<file path="src/rtl/wdk_pkg.sv">
package wdk_pkg;
  localparam int unsigned WDK_BYTE_W = 8;
  typedef logic [WDK_BYTE_W-1:0] wdk_byte_t;
  localparam wdk_byte_t WDK_KEY_LEAD  = 8'h1E;
  localparam wdk_byte_t WDK_KEY_TRAIL = 8'hE1;
endpackage

</file>
<file path="src/rtl/wdk_rst_sync.sv">
module wdk_rst_sync #(
  parameter int unsigned STAGES = 2
) (
  input  logic clk,
  input  logic rst_n,
  output logic rst_core_n
);
  logic [STAGES-1:0] sync_q;
  logic [STAGES-1:0] sync_d;

  always_comb begin
    sync_d = {sync_q[STAGES-2:0], 1'b1};
  end

  always_ff @(posedge clk or negedge rst_n) begin
    if (!rst_n) sync_q <= '0;
    else        sync_q <= sync_d;
  end

  assign rst_core_n = sync_q[STAGES-1];
endmodule

</file>
<file path="src/rtl/wdk_key_match.sv">
module wdk_key_match
  import wdk_pkg::*;
#(
  parameter wdk_byte_t KEY_LEAD  = WDK_KEY_LEAD,
  parameter wdk_byte_t KEY_TRAIL = WDK_KEY_TRAIL
) (
  input  logic      clk,
  input  logic      rst_n,
  input  logic      wr_en_i,
  input  logic      wr_sel_i,
  input  wdk_byte_t wr_data_i,
  output logic      kick_o
);
  wdk_byte_t last_q;
  wdk_byte_t last_d;
  logic      load_en;

  assign load_en = wr_en_i & wr_sel_i;

  always_comb begin
    last_d = last_q;
    kick_o = 1'b0;
    if (load_en) begin
      last_d = wr_data_i;
      kick_o = (last_q == KEY_LEAD) && (wr_data_i == KEY_TRAIL);
    end
  end

  always_ff @(posedge clk or negedge rst_n) begin
    if (!rst_n)       last_q <= '0;
    else if (load_en) last_q <= last_d;
  end
endmodule

</file>
<file path="src/rtl/wdk_counter.sv">
module wdk_counter #(
  parameter int unsigned CNT_W = 14
) (
  input  logic             clk,
  input  logic             rst_n,
  input  logic             tick_i,
  input  logic             kick_i,
  output logic [CNT_W-1:0] cnt_o,
  output logic             armed_o,
  output logic             expire_o
);
  localparam logic [CNT_W-1:0] CNT_MAX = {CNT_W{1'b1}};

  logic [CNT_W-1:0] cnt_q, cnt_d;
  logic             armed_q, armed_d;
  logic             upd_en;

  always_comb begin
    cnt_d    = cnt_q;
    armed_d  = armed_q;
    expire_o = 1'b0;
    if (kick_i) begin
      armed_d = 1'b1;
      cnt_d   = '0;
    end else if (armed_q && tick_i) begin
      if (cnt_q == CNT_MAX) begin
        expire_o = 1'b1;
        armed_d  = 1'b0;
        cnt_d    = '0;
      end else begin
        cnt_d = cnt_q + 1'b1;
      end
    end
  end

  assign upd_en = kick_i | (armed_q & tick_i);

  always_ff @(posedge clk or negedge rst_n) begin
    if (!rst_n) begin
      cnt_q   <= '0;
      armed_q <= 1'b0;
    end else if (upd_en) begin
      cnt_q   <= cnt_d;
      armed_q <= armed_d;
    end
  end

  assign cnt_o   = cnt_q;
  assign armed_o = armed_q;
endmodule

</file>
<file path="src/rtl/wdk_req_reg.sv">
module wdk_req_reg (
  input  logic clk,
  input  logic rst_n,
  input  logic expire_i,
  output logic req_o
);
  logic req_q, req_d;

  always_comb begin
    req_d = expire_i;
  end

  always_ff @(posedge clk or negedge rst_n) begin
    if (!rst_n) req_q <= 1'b0;
    else        req_q <= req_d;
  end

  assign req_o = req_q;
endmodule

</file>
<file path="src/rtl/keyseq_watchdog.sv">
module keyseq_watchdog
  import wdk_pkg::*;
#(
  parameter int unsigned CNT_W     = 14,
  parameter int unsigned SYNC_STG  = 2,
  parameter wdk_byte_t   KEY_LEAD  = WDK_KEY_LEAD,
  parameter wdk_byte_t   KEY_TRAIL = WDK_KEY_TRAIL
) (
  input  logic       clk,
  input  logic       rst_n,
  input  logic       tick_i,
  input  logic       wr_en_i,
  input  logic       wr_sel_i,
  input  logic [7:0] wr_data_i,
  output logic       rst_req_o,
  output logic       armed_o
);
  logic             rst_core_n;
  logic             kick;
  logic             expire;
  logic [CNT_W-1:0] cnt;

  wdk_rst_sync #(.STAGES(SYNC_STG)) u_sync (
    .clk        (clk),
    .rst_n      (rst_n),
    .rst_core_n (rst_core_n)
  );

  wdk_key_match #(.KEY_LEAD(KEY_LEAD), .KEY_TRAIL(KEY_TRAIL)) u_key (
    .clk       (clk),
    .rst_n     (rst_core_n),
    .wr_en_i   (wr_en_i),
    .wr_sel_i  (wr_sel_i),
    .wr_data_i (wr_data_i),
    .kick_o    (kick)
  );

  wdk_counter #(.CNT_W(CNT_W)) u_cnt (
    .clk      (clk),
    .rst_n    (rst_core_n),
    .tick_i   (tick_i),
    .kick_i   (kick),
    .cnt_o    (cnt),
    .armed_o  (armed_o),
    .expire_o (expire)
  );

  wdk_req_reg u_req (
    .clk      (clk),
    .rst_n    (rst_core_n),
    .expire_i (expire),
    .req_o    (rst_req_o)
  );
endmodule

</file>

== == ==

TASK DIRECTIONS
Please make an exact copy of every record, leaving nothing out.

COMPLETED TASK
<file path="src/rtl/wdk_pkg.sv">
package wdk_pkg;
  localparam int unsigned WDK_BYTE_W = 8;
  typedef logic [WDK_BYTE_W-1:0] wdk_byte_t;
  localparam wdk_byte_t WDK_KEY_LEAD  = 8'h1E;
  localparam wdk_byte_t WDK_KEY_TRAIL = 8'hE1;
endpackage

</file>
<file path="src/rtl/wdk_rst_sync.sv">
module wdk_rst_sync #(
  parameter int unsigned STAGES = 2
) (
  input  logic clk,
  input  logic rst_n,
  output logic rst_core_n
);
  logic [STAGES-1:0] sync_q;
  logic [STAGES-1:0] sync_d;

  always_comb begin
    sync_d = {sync_q[STAGES-2:0], 1'b1};
  end

  always_ff @(posedge clk or negedge rst_n) begin
    if (!rst_n) sync_q <= '0;
    else        sync_q <= sync_d;
  end

  assign rst_core_n = sync_q[STAGES-1];
endmodule

</file>
<file path="src/rtl/wdk_key_match.sv">
module wdk_key_match
  import wdk_pkg::*;
#(
  parameter wdk_byte_t KEY_LEAD  = WDK_KEY_LEAD,
  parameter wdk_byte_t KEY_TRAIL = WDK_KEY_TRAIL
) (
  input  logic      clk,
  input  logic      rst_n,
  input  logic      wr_en_i,
  input  logic      wr_sel_i,
  input  wdk_byte_t wr_data_i,
  output logic      kick_o
);
  wdk_byte_t last_q;
  wdk_byte_t last_d;
  logic      load_en;

  assign load_en = wr_en_i & wr_sel_i;

  always_comb begin
    last_d = last_q;
    kick_o = 1'b0;
    if (load_en) begin
      last_d = wr_data_i;
      kick_o = (last_q == KEY_LEAD) && (wr_data_i == KEY_TRAIL);
    end
  end

  always_ff @(posedge clk or negedge rst_n) begin
    if (!rst_n)       last_q <= '0;
    else if (load_en) last_q <= last_d;
  end
endmodule

</file>
<file path="src/rtl/wdk_counter.sv">
module wdk_counter #(
  parameter int unsigned CNT_W = 14
) (
  input  logic             clk,
  input  logic             rst_n,
  input  logic             tick_i,
  input  logic             kick_i,
  output logic [CNT_W-1:0] cnt_o,
  output logic             armed_o,
  output logic             expire_o
);
  localparam logic [CNT_W-1:0] CNT_MAX = {CNT_W{1'b1}};

  logic [CNT_W-1:0] cnt_q, cnt_d;
  logic             armed_q, armed_d;
  logic             upd_en;

  always_comb begin
    cnt_d    = cnt_q;
    armed_d  = armed_q;
    expire_o = 1'b0;
    if (kick_i) begin
      armed_d = 1'b1;
      cnt_d   = '0;
    end else if (armed_q && tick_i) begin
      if (cnt_q == CNT_MAX) begin
        expire_o = 1'b1;
        armed_d  = 1'b0;
        cnt_d    = '0;
      end else begin
        cnt_d = cnt_q + 1'b1;
      end
    end
  end

  assign upd_en = kick_i | (armed_q & tick_i);

  always_ff @(posedge clk or negedge rst_n) begin
    if (!rst_n) begin
      cnt_q   <= '0;
      armed_q <= 1'b0;
    end else if (upd_en) begin
      cnt_q   <= cnt_d;
      armed_q <= armed_d;
    end
  end

  assign cnt_o   = cnt_q;
  assign armed_o = armed_q;
endmodule

</file>
<file path="src/rtl/wdk_req_reg.sv">
module wdk_req_reg (
  input  logic clk,
  input  logic rst_n,
  input  logic expire_i,
  output logic req_o
);
  logic req_q, req_d;

  always_comb begin
    req_d = expire_i;
  end

  always_ff @(posedge clk or negedge rst_n) begin
    if (!rst_n) req_q <= 1'b0;
    else        req_q <= req_d;
  end

  assign req_o = req_q;
endmodule

</file>
<file path="src/rtl/keyseq_watchdog.sv">
module keyseq_watchdog
  import wdk_pkg::*;
#(
  parameter int unsigned CNT_W     = 14,
  parameter int unsigned SYNC_STG  = 2,
  parameter wdk_byte_t   KEY_LEAD  = WDK_KEY_LEAD,
  parameter wdk_byte_t   KEY_TRAIL = WDK_KEY_TRAIL
) (
  input  logic       clk,
  input  logic       rst_n,
  input  logic       tick_i,
  input  logic       wr_en_i,
  input  logic       wr_sel_i,
  input  logic [7:0] wr_data_i,
  output logic       rst_req_o,
  output logic       armed_o
);
  logic             rst_core_n;
  logic             kick;
  logic             expire;
  logic [CNT_W-1:0] cnt;

  wdk_rst_sync #(.STAGES(SYNC_STG)) u_sync (
    .clk        (clk),
    .rst_n      (rst_n),
    .rst_core_n (rst_core_n)
  );

  wdk_key_match #(.KEY_LEAD(KEY_LEAD), .KEY_TRAIL(KEY_TRAIL)) u_key (
    .clk       (clk),
    .rst_n     (rst_core_n),
    .wr_en_i   (wr_en_i),
    .wr_sel_i  (wr_sel_i),
    .wr_data_i (wr_data_i),
    .kick_o    (kick)
  );

  wdk_counter #(.CNT_W(CNT_W)) u_cnt (
    .clk      (clk),
    .rst_n    (rst_core_n),
    .tick_i   (tick_i),
    .kick_i   (kick),
    .cnt_o    (cnt),
    .armed_o  (armed_o),
    .expire_o (expire)
  );

  wdk_req_reg u_req (
    .clk      (clk),
    .rst_n    (rst_core_n),
    .expire_i (expire),
    .req_o    (rst_req_o)
  );
endmodule

</file>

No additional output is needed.